#### Excerpted records:
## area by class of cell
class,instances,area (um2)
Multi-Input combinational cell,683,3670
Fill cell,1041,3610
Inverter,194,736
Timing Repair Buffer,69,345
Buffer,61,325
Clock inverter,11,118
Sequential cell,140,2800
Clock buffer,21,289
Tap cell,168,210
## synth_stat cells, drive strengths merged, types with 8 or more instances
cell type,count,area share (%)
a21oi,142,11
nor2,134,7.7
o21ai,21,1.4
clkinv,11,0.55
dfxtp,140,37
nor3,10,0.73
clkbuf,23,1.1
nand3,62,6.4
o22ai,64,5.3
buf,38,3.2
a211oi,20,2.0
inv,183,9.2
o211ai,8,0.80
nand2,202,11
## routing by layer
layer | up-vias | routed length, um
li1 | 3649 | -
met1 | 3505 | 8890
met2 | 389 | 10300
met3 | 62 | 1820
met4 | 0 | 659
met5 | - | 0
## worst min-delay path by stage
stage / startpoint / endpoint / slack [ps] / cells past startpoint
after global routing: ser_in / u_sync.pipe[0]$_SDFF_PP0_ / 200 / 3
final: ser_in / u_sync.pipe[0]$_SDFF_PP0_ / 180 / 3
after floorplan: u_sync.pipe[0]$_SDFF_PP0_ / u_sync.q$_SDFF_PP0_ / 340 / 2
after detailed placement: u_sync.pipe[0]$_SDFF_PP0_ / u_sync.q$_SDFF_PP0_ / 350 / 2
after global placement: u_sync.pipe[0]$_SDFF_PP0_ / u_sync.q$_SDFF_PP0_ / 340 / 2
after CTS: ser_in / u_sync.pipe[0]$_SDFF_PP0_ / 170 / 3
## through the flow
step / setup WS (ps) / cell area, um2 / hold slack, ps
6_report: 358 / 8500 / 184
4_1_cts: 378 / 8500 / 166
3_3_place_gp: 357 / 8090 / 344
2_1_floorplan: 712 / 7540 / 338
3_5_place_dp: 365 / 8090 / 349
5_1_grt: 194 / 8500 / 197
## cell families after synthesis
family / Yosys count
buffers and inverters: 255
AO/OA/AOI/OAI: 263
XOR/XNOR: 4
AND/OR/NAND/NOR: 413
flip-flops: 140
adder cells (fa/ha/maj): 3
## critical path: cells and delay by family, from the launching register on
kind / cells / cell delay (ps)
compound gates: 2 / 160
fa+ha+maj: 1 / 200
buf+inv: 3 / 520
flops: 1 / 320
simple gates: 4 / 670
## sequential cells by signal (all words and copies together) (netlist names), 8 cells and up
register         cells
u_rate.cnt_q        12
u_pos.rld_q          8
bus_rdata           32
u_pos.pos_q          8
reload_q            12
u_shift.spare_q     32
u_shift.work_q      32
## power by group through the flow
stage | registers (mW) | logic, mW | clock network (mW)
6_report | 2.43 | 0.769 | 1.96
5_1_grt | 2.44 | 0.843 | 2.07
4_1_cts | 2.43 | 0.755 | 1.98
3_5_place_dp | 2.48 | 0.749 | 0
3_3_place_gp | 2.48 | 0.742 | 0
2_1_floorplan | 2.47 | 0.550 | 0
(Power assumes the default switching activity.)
==> src/rtl/pad_th_pkg.sv <==
package pad_th_pkg;
   localparam int BTN_N   = 12;
   localparam int B_UP    = 0;
   localparam int B_DOWN  = 1;
   localparam int B_LEFT  = 2;
   localparam int B_RIGHT = 3;
   localparam int B_B     = 4;
   localparam int B_C     = 5;
   localparam int B_A     = 6;
   localparam int B_START = 7;
   localparam int B_Z     = 8;
   localparam int B_Y     = 9;
   localparam int B_X     = 10;
   localparam int B_MODE  = 11;

   typedef enum logic [2:0] {
      ENC_NORM_HI,
      ENC_NORM_LO,
      ENC_ID_LO,
      ENC_EXT_HI,
      ENC_EXT_LO
   } pad_enc_e;
endpackage

==> src/rtl/pad_port_regs.sv <==
module pad_port_regs #(
   parameter int BUS_W  = 8,
   parameter int TH_BIT = 6
) (
   input  logic             clk,
   input  logic             rst_n,
   input  logic             wr_en,
   input  logic             wr_sel,
   input  logic [BUS_W-1:0] wr_data,
   output logic [BUS_W-1:0] data_q,
   output logic [BUS_W-1:0] dir_q,
   output logic             th_rise
);
   always_ff @(posedge clk or negedge rst_n) begin
      if (!rst_n) begin
         data_q <= '0;
         dir_q  <= '0;
      end else if (wr_en) begin
         if (wr_sel) dir_q  <= wr_data;
         else        data_q <= wr_data;
      end
   end

   // a data write that lifts the select bit from low to high
   assign th_rise = wr_en && !wr_sel && !data_q[TH_BIT] && wr_data[TH_BIT];
endmodule

==> src/rtl/pad_phase_ctrl.sv <==
module pad_phase_ctrl #(
   parameter int PHASE_LAST     = 3,
   parameter int PHASE_SATURATE = 0,
   parameter int IDLE_W         = 8,
   localparam int PHASE_W       = $clog2(PHASE_LAST + 1)
) (
   input  logic               clk,
   input  logic               rst_n,
   input  logic               six_en,
   input  logic               th_rise,
   input  logic [IDLE_W-1:0]  idle_limit,
   output logic [PHASE_W-1:0] phase,
   output logic [IDLE_W-1:0]  idle_cnt
);
   localparam logic [PHASE_W-1:0] LAST_V = PHASE_W'(PHASE_LAST);

   logic [PHASE_W-1:0] phase_nxt;

   generate
      if (PHASE_SATURATE != 0) begin : g_sat
         assign phase_nxt = (phase == LAST_V) ? phase : phase + 1'b1;
      end else begin : g_wrap
         assign phase_nxt = (phase == LAST_V) ? '0 : phase + 1'b1;
      end
   endgenerate

   always_ff @(posedge clk or negedge rst_n) begin
      if (!rst_n) begin
         phase    <= '0;
         idle_cnt <= '0;
      end else if (!six_en) begin
         phase    <= '0;
         idle_cnt <= '0;
      end else if (th_rise) begin
         phase    <= phase_nxt;
         idle_cnt <= '0;
      end else if (phase == '0) begin
         idle_cnt <= '0;
      end else if (idle_cnt == idle_limit) begin
         phase    <= '0;
         idle_cnt <= '0;
      end else begin
         idle_cnt <= idle_cnt + 1'b1;
      end
   end
endmodule

==> src/rtl/pad_read_mux.sv <==
module pad_read_mux
   import pad_th_pkg::*;
#(
   parameter int BUS_W      = 8,
   parameter int TH_BIT     = 6,
   parameter int PHASE_LAST = 3,
   localparam int PHASE_W   = $clog2(PHASE_LAST + 1)
) (
   input  logic [BTN_N-1:0]   btn_pressed,
   input  logic [BUS_W-1:0]   data_q,
   input  logic [BUS_W-1:0]   dir_q,
   input  logic [PHASE_W-1:0] phase,
   input  logic               six_en,
   output logic [BUS_W-1:0]   rd_data
);
   localparam logic [PHASE_W-1:0] ID_PH  = PHASE_W'(PHASE_LAST - 1);
   localparam logic [PHASE_W-1:0] EXT_PH = PHASE_W'(PHASE_LAST);

   logic [BTN_N-1:0] n;
   logic             th;
   pad_enc_e         enc;
   logic [BUS_W-1:0] pat;
   logic [BUS_W-1:0] ored;

   assign n  = ~btn_pressed;
   assign th = data_q[TH_BIT];

   always_comb begin
      if (six_en && phase == EXT_PH) enc = th ? ENC_EXT_HI : ENC_EXT_LO;
      else if (six_en && phase == ID_PH && !th) enc = ENC_ID_LO;
      else enc = th ? ENC_NORM_HI : ENC_NORM_LO;
   end

   always_comb begin
      pat         = '0;
      pat[TH_BIT] = th;
      unique case (enc)
         ENC_NORM_HI: pat[5:0] = {n[B_C], n[B_B], n[B_RIGHT], n[B_LEFT], n[B_DOWN], n[B_UP]};
         ENC_NORM_LO: pat[5:0] = {n[B_START], n[B_A], 2'b00, n[B_DOWN], n[B_UP]};
         ENC_ID_LO:   pat[5:0] = {n[B_START], n[B_A], 4'b0000};
         ENC_EXT_HI:  pat[5:0] = {n[B_C], n[B_B], n[B_MODE], n[B_X], n[B_Y], n[B_Z]};
         ENC_EXT_LO:  pat[5:0] = {n[B_START], n[B_A], 4'b1111};
         default:     pat[5:0] = '0;
      endcase
   end

   assign ored    = pat | (data_q & dir_q);
   assign rd_data = {data_q[BUS_W-1] | ored[BUS_W-1], ored[BUS_W-2:0]};
endmodule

#### What is expected:
In the listing above, locate the line containing "a211oi,20,2.0" and the line containing "2_1_floorplan | 2.47 | 0.550 | 0", then transcribe both and every line between them verbatim.

#### Exercise answer:
a211oi,20,2.0
inv,183,9.2
o211ai,8,0.80
nand2,202,11
## routing by layer
layer | up-vias | routed length, um
li1 | 3649 | -
met1 | 3505 | 8890
met2 | 389 | 10300
met3 | 62 | 1820
met4 | 0 | 659
met5 | - | 0
## worst min-delay path by stage
stage / startpoint / endpoint / slack [ps] / cells past startpoint
after global routing: ser_in / u_sync.pipe[0]$_SDFF_PP0_ / 200 / 3
final: ser_in / u_sync.pipe[0]$_SDFF_PP0_ / 180 / 3
after floorplan: u_sync.pipe[0]$_SDFF_PP0_ / u_sync.q$_SDFF_PP0_ / 340 / 2
after detailed placement: u_sync.pipe[0]$_SDFF_PP0_ / u_sync.q$_SDFF_PP0_ / 350 / 2
after global placement: u_sync.pipe[0]$_SDFF_PP0_ / u_sync.q$_SDFF_PP0_ / 340 / 2
after CTS: ser_in / u_sync.pipe[0]$_SDFF_PP0_ / 170 / 3
## through the flow
step / setup WS (ps) / cell area, um2 / hold slack, ps
6_report: 358 / 8500 / 184
4_1_cts: 378 / 8500 / 166
3_3_place_gp: 357 / 8090 / 344
2_1_floorplan: 712 / 7540 / 338
3_5_place_dp: 365 / 8090 / 349
5_1_grt: 194 / 8500 / 197
## cell families after synthesis
family / Yosys count
buffers and inverters: 255
AO/OA/AOI/OAI: 263
XOR/XNOR: 4
AND/OR/NAND/NOR: 413
flip-flops: 140
adder cells (fa/ha/maj): 3
## critical path: cells and delay by family, from the launching register on
kind / cells / cell delay (ps)
compound gates: 2 / 160
fa+ha+maj: 1 / 200
buf+inv: 3 / 520
flops: 1 / 320
simple gates: 4 / 670
## sequential cells by signal (all words and copies together) (netlist names), 8 cells and up
register         cells
u_rate.cnt_q        12
u_pos.rld_q          8
bus_rdata           32
u_pos.pos_q          8
reload_q            12
u_shift.spare_q     32
u_shift.work_q      32
## power by group through the flow
stage | registers (mW) | logic, mW | clock network (mW)
6_report | 2.43 | 0.769 | 1.96
5_1_grt | 2.44 | 0.843 | 2.07
4_1_cts | 2.43 | 0.755 | 1.98
3_5_place_dp | 2.48 | 0.749 | 0
3_3_place_gp | 2.48 | 0.742 | 0
2_1_floorplan | 2.47 | 0.550 | 0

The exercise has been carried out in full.